Brain-Teaser 683: Powerless

From The Sunday Times, 18th August 1974 [link]

I have here two positive single figure numbers, each less than 9. Neither is a factor of the other. I add the larger number to the smaller.

Then, to that total I again add the original larger number, and to the new total I again add the original larger number and may, if I like, continue this process indefinitely, but never shall I obtain a total which is a “power” of any whole number whatsoever.

What are my two numbers?

This puzzle is included in the book The Sunday Times Book of Brain-Teasers: Book 1 (1980).

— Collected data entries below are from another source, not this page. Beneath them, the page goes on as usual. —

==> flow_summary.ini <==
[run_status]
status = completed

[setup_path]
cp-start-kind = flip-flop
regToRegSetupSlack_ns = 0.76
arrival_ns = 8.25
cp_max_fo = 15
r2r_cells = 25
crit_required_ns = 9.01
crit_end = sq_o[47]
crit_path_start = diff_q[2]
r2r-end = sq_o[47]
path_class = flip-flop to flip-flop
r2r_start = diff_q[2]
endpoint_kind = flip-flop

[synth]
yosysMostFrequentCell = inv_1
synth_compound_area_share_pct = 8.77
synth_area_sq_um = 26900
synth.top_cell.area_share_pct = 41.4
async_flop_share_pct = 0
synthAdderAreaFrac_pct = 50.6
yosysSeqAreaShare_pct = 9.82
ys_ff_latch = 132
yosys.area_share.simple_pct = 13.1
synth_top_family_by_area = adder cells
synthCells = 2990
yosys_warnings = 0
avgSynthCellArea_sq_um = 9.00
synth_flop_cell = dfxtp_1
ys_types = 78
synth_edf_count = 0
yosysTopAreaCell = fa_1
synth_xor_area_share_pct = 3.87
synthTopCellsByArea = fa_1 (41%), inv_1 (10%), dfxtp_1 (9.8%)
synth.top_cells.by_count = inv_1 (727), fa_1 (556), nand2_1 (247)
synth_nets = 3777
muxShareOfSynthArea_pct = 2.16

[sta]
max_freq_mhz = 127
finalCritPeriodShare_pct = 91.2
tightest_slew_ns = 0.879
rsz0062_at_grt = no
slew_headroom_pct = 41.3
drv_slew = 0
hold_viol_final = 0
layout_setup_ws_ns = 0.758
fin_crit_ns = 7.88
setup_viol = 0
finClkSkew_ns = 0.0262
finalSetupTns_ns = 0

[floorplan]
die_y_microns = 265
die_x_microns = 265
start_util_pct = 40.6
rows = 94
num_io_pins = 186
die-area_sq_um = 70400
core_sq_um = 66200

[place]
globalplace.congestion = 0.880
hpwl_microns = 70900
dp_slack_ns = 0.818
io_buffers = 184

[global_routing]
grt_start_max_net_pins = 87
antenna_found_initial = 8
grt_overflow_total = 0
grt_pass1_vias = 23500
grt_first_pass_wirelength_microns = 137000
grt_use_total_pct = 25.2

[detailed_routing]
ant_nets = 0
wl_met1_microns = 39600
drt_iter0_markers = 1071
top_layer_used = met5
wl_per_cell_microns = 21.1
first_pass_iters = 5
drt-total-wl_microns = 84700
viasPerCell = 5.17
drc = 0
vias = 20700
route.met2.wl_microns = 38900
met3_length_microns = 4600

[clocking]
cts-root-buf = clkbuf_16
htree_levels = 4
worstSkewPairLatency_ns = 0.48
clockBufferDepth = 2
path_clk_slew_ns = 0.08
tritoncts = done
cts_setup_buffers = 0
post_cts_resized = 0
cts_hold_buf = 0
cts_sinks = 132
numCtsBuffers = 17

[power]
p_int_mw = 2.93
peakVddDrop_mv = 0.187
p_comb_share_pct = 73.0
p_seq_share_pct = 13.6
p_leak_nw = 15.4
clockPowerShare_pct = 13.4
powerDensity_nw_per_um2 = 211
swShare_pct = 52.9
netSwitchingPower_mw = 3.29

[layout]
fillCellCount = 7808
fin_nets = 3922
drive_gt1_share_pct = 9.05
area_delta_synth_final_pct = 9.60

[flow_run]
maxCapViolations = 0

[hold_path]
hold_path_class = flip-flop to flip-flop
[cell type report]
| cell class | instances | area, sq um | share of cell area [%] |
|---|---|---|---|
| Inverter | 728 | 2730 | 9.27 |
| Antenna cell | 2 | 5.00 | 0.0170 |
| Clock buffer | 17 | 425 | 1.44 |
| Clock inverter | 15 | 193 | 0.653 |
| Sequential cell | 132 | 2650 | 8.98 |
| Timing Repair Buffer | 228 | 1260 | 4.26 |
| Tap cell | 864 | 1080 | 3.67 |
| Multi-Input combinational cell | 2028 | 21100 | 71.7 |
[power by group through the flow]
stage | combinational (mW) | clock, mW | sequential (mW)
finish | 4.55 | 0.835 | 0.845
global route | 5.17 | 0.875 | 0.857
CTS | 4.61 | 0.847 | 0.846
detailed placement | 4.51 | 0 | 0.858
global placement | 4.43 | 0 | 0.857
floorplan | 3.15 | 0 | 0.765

The puzzle text above is taken from the book.

[teaser683]

Jim Randell 8:11 am on 21 January 2021 Permalink | Reply

This Python program narrows down the candidate pairs until there is only one left, so if there is a solution this must be it.

It runs in 49ms.

Run: [ @replit ]

from enigma import (subsets, irange, prime_factor, mgcd, unpack, printf)

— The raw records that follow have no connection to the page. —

--- src/rtl/mem_copy_engine.sv ---
// Purpose: memory-port bus master that copies (or, with MEMCPY_FILL_EN, fills) a block of bytes.
// Latency: copy N>0 -> done in cycle 2N+1 after accept; fill N>0 -> cycle N+1; N=0 -> cycle 1.
// Backpressure: none; start is only accepted in IDLE and is dropped while busy (no queueing).
// Optional fill path is compiled in only when MEMCPY_FILL_EN is defined.
module mem_copy_engine #(
    parameter int AW = 8,
    parameter int DW = 8,
    parameter int LW = 8
) (
    input  logic          CLK,
    input  logic          RST_N,
    input  logic          start,
    input  logic [AW-1:0] src_addr,
    input  logic [AW-1:0] dst_addr,
    input  logic [LW-1:0] length,
    input  logic          fill_mode,
    input  logic [DW-1:0] fill_val,
    output logic          busy,
    output logic          done,
    output logic [AW-1:0] mem_addr,
    output logic [DW-1:0] mem_wdata,
    output logic          mem_we,
    input  logic [DW-1:0] mem_rdata
);

    typedef enum logic [1:0] {
        IDLE  = 2'd0,
        READ  = 2'd1,
        WRITE = 2'd2,
        DONE  = 2'd3
    } state_t;

    state_t        state_q;
    state_t        state_d;
    logic [AW-1:0] src_q;
    logic [AW-1:0] dst_q;
    logic [LW-1:0] cnt_q;
    logic [DW-1:0] hold_q;

    // fill_start: a fill is being requested at accept; fill_run: the active transfer is a fill.
    logic          fill_start;
    logic          fill_run;
    logic [DW-1:0] wr_data;

`ifdef MEMCPY_FILL_EN
    logic          fill_q;
    logic [DW-1:0] fill_val_q;

    assign fill_start = fill_mode;
    assign fill_run   = fill_q;
    assign wr_data    = fill_q ? fill_val_q : hold_q;
`else
    // Fill inputs have no function in a copy-only build.
    logic unused_fill;

    assign unused_fill = ^{fill_mode, fill_val};
    assign fill_start  = 1'b0;
    assign fill_run    = 1'b0;
    assign wr_data     = hold_q;
`endif

    // State register; reset aborts any transfer in flight without a done pulse.
    always_ff @(posedge CLK) begin
        if (!RST_N) begin
            state_q <= IDLE;
        end else begin
            state_q <= state_d;
        end
    end

    // Next-state and state-decoded memory/handshake outputs.
    always_comb begin
        state_d   = state_q;
        busy      = 1'b0;
        done      = 1'b0;
        mem_addr  = '0;
        mem_wdata = '0;
        mem_we    = 1'b0;
        case (state_q)
            IDLE: begin
                if (start) begin
                    if (length == '0) begin
                        state_d = DONE;
                    end else if (fill_start) begin
                        state_d = WRITE;
                    end else begin
                        state_d = READ;
                    end
                end
            end
            READ: begin
                busy     = 1'b1;
                mem_addr = src_q;
                state_d  = WRITE;
            end
            WRITE: begin
                busy      = 1'b1;
                mem_addr  = dst_q;
                mem_wdata = wr_data;
                mem_we    = 1'b1;
                if (cnt_q == LW'(1)) begin
                    state_d = DONE;
                end else if (fill_run) begin
                    state_d = WRITE;
                end else begin
                    state_d = READ;
                end
            end
            DONE: begin
                busy    = 1'b1;
                done    = 1'b1;
                state_d = IDLE;
            end
            default: begin
                state_d = IDLE;
            end
        endcase
    end

    // Pointer, count and data registers; pointers wrap naturally at 2**AW.
    always_ff @(posedge CLK) begin
        if (!RST_N) begin
            src_q      <= '0;
            dst_q      <= '0;
            cnt_q      <= '0;
            hold_q     <= '0;
`ifdef MEMCPY_FILL_EN
            fill_q     <= 1'b0;
            fill_val_q <= '0;
`endif
        end else begin
            case (state_q)
                IDLE: begin
                    if (start) begin
                        src_q      <= src_addr;
                        dst_q      <= dst_addr;
                        cnt_q      <= length;
`ifdef MEMCPY_FILL_EN
                        fill_q     <= fill_mode;
                        fill_val_q <= fill_val;
`endif
                    end
                end
                READ: begin
                    hold_q <= mem_rdata;
                    src_q  <= src_q + AW'(1);
                end
                WRITE: begin
                    dst_q <= dst_q + AW'(1);
                    cnt_q <= cnt_q - LW'(1);
                end
                default: begin
                end
            endcase
        end
    end

endmodule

# check a number is _not_ an exact power
check = lambda n, gcd=unpack(mgcd): gcd(e for (p, e) in prime_factor(n)) == 1

# record totals and pairs of numbers
ss = list((A + B, A, B) for (A, B) in subsets(irange(2, 8), size=2) if B % A != 0)

# for each total that is not an exact power, add in B to the total
while len(ss) > 1:
  ss = list((t + B, A, B) for (t, A, B) in ss if check(t))

# output candidate solutions
for (t, A, B) in ss:
  printf("A={A} B={B}")

Solution: The two numbers are 6 and 8.

To show that this is indeed a solution we need to show that (6 + 8k) can never be a non trivial exact power.

To find a counter example, we are looking for for some positive integers k, a, n, where n ≥ 2, such that:

6 + 8k = a^n
2(3 + 4k) = a^n

Clearly the LHS is a multiple of 2. So the RHS must also be a multiple of 2, so let: a = 2b.

2(3 + 4k) = (2b)^n
2(3 + 4k) = (2^n)(b^n)
3 + 4k = 2^(n − 1)(b^n)

Clearly the RHS is divisible by 2, but the LHS is not divisible by 2.

So (6 + 8k) can never be an exact power of an integer.

Most of the pairs drop out fairly quickly, but (3, 7) hangs in until we get to 2187 = 3 + 312×7 = 3^7.

Leaving (6, 8) as the only remaining candidate.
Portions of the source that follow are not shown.